Principal neurons in the medial nucleus of the trapezoid body (MNTB) receive strong, and temporally precise excitatory input from glutamatergic globular bushy cells (GBC) in the cochlear nucleus through the highly specialized calyx of Held terminal. The extremely large synaptic currents produced by the calyx have sometimes led to the view of the MNTB as a simple relay synapse which converts incoming excitation to outgoing inhibition without performing any spike train transformation. However, in-vitro studies have shown the additional presence of inhibitory glycinergic currents, which are large enough to suppress firing of MNTB neurons.
The source of inhibition to the MNTB is not yet fully understood. Our tracing experiments, which are consistent with the findings of Kuwabara et al., 1991, suggest that one source of glycinergic inhibitory inputs to MNTB originates from the ventral nucleus of the trapezoid body (VNTB).
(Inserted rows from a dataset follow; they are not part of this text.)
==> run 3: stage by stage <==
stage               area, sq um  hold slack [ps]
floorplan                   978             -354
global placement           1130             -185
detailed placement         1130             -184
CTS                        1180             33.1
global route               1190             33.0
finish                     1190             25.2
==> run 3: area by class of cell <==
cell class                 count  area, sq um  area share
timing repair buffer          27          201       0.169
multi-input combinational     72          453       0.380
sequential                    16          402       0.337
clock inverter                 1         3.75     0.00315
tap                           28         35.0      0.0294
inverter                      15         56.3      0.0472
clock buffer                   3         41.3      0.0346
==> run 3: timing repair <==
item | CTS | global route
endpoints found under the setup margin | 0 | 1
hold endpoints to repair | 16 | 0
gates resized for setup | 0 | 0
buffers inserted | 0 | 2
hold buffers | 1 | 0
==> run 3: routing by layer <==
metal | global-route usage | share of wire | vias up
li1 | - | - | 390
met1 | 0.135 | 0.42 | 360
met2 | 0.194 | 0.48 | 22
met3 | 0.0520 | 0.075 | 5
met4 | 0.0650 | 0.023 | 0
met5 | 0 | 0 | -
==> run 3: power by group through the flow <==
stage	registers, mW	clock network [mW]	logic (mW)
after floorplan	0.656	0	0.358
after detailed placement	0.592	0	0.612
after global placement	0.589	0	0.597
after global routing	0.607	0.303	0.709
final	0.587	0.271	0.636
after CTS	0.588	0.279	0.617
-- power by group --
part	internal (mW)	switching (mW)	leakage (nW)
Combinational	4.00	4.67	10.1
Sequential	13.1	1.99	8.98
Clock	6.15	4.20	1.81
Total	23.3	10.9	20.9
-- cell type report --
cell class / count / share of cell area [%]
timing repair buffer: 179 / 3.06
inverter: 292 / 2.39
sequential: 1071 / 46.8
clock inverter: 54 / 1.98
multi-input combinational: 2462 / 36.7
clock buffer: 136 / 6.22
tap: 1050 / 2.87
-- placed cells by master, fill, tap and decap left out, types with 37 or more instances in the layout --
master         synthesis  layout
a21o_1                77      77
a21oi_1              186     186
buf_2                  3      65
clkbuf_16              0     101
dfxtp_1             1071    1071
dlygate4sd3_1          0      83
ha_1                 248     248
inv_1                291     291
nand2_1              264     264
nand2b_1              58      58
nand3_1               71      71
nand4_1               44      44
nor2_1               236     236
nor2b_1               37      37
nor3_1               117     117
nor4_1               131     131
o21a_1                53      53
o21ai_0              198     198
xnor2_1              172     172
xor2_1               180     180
[src/hw/rtl/particle_bounce_cursor_step_defines.svh]
// assertion helpers for the rtl
`ifndef PARTICLE_BOUNCE_CURSOR_STEP_DEFINES_SVH
`define PARTICLE_BOUNCE_CURSOR_STEP_DEFINES_SVH

// same-cycle implication, checked outside reset
`define PBCS_ASSERT_IMP(label, clk, rst, a, c) \
  label: assert property (@(posedge clk) disable iff (rst) (a) |-> (c)) \
    else $error("pbcs check failed");

// next-cycle implication, checked outside reset
`define PBCS_ASSERT_NXT(label, clk, rst, a, c) \
  label: assert property (@(posedge clk) disable iff (rst) (a) |=> (c)) \
    else $error("pbcs check failed");

`endif

[src/hw/rtl/pbcs_pkg.sv]
`default_nettype none
package pbcs_pkg;

  localparam int POS_W   = 20;
  localparam int VEL_W   = 11;
  localparam int CUR_W   = 11;
  localparam int LIM_W   = 19;
  localparam int STEP_W  = 16;
  localparam int DIFF_W  = 21;
  localparam int SQ_W    = 42;
  localparam int ROOT_W  = 21;
  localparam int NUM_W   = 36;
  localparam int QUO_W   = 16;
  localparam int IDX_W   = 2;

  localparam int SQRT_STAGES = ROOT_W;
  localparam int DIV_STAGES  = QUO_W;

  localparam logic [IDX_W-1:0] REG_LOWER = 2'd0;
  localparam logic [IDX_W-1:0] REG_UPPER = 2'd1;
  localparam logic [IDX_W-1:0] REG_STEP  = 2'd2;

  localparam logic [1:0] MODE_NONE    = 2'd0;
  localparam logic [1:0] MODE_ATTRACT = 2'd1;
  localparam logic [1:0] MODE_REPEL   = 2'd2;

  typedef struct packed {
    logic signed [POS_W-1:0] px;
    logic signed [POS_W-1:0] py;
    logic signed [VEL_W-1:0] vx;
    logic signed [VEL_W-1:0] vy;
    logic [1:0]              mode;
    logic                    sx;
    logic                    sy;
  } side_t;

endpackage
`default_nettype wire

[src/hw/rtl/pbcs_div.sv]
`default_nettype none
module pbcs_div (
  input  wire logic                        clk,
  input  wire logic [pbcs_pkg::NUM_W-1:0]  num,
  input  wire logic [pbcs_pkg::ROOT_W-1:0] den,
  output logic      [pbcs_pkg::QUO_W-1:0]  quo
);
  import pbcs_pkg::*;

  // quotient is known to fit QUO_W bits, so long division starts at its top bit
  logic [NUM_W-1:0]  rem_q [0:DIV_STAGES-1];
  logic [ROOT_W-1:0] den_q [0:DIV_STAGES-1];
  logic [QUO_W-1:0]  quo_q [0:DIV_STAGES-1];

  for (genvar k = 0; k < DIV_STAGES; k++) begin : g_stage
    localparam int SH = DIV_STAGES - 1 - k;
    logic [NUM_W-1:0]  rem_in;
    logic [ROOT_W-1:0] den_in;
    logic [QUO_W-1:0]  quo_in;
    logic [NUM_W:0]    shifted;

    if (k == 0) begin : g_first
      assign rem_in = num;
      assign den_in = den;
      assign quo_in = '0;
    end else begin : g_rest
      assign rem_in = rem_q[k-1];
      assign den_in = den_q[k-1];
      assign quo_in = quo_q[k-1];
    end

    assign shifted = (NUM_W + 1)'(den_in) << SH;

    always_ff @(posedge clk) begin
      den_q[k] <= den_in;
      if ({1'b0, rem_in} >= shifted) begin
        rem_q[k] <= rem_in - shifted[NUM_W-1:0];
        quo_q[k] <= quo_in | (QUO_W'(1) << SH);
      end else begin
        rem_q[k] <= rem_in;
        quo_q[k] <= quo_in;
      end
    end
  end

  assign quo = quo_q[DIV_STAGES-1];

endmodule
`default_nettype wire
However, there seem to be additional source/s of glycinergic terminals present on MNTB cell bodies. Kuwabara and Zook, 1991, found that some portion of MNTB cells projecting outside the MNTB also had recurrent axonal collaterals that re-entered MNTB.
We hypothesized that these principal cells' collaterals that terminate inside the MNTB nucleus provide an additional glycinergic inhibition to other principal cells, thus creating inhibitory microcircuit inside the nucleus. Such a microcircuit could produce side band inhibition and enhance frequency tuning of MNTB neurons. Here we provide first morphological characterization of inhibitory microcircuits in the MNTB.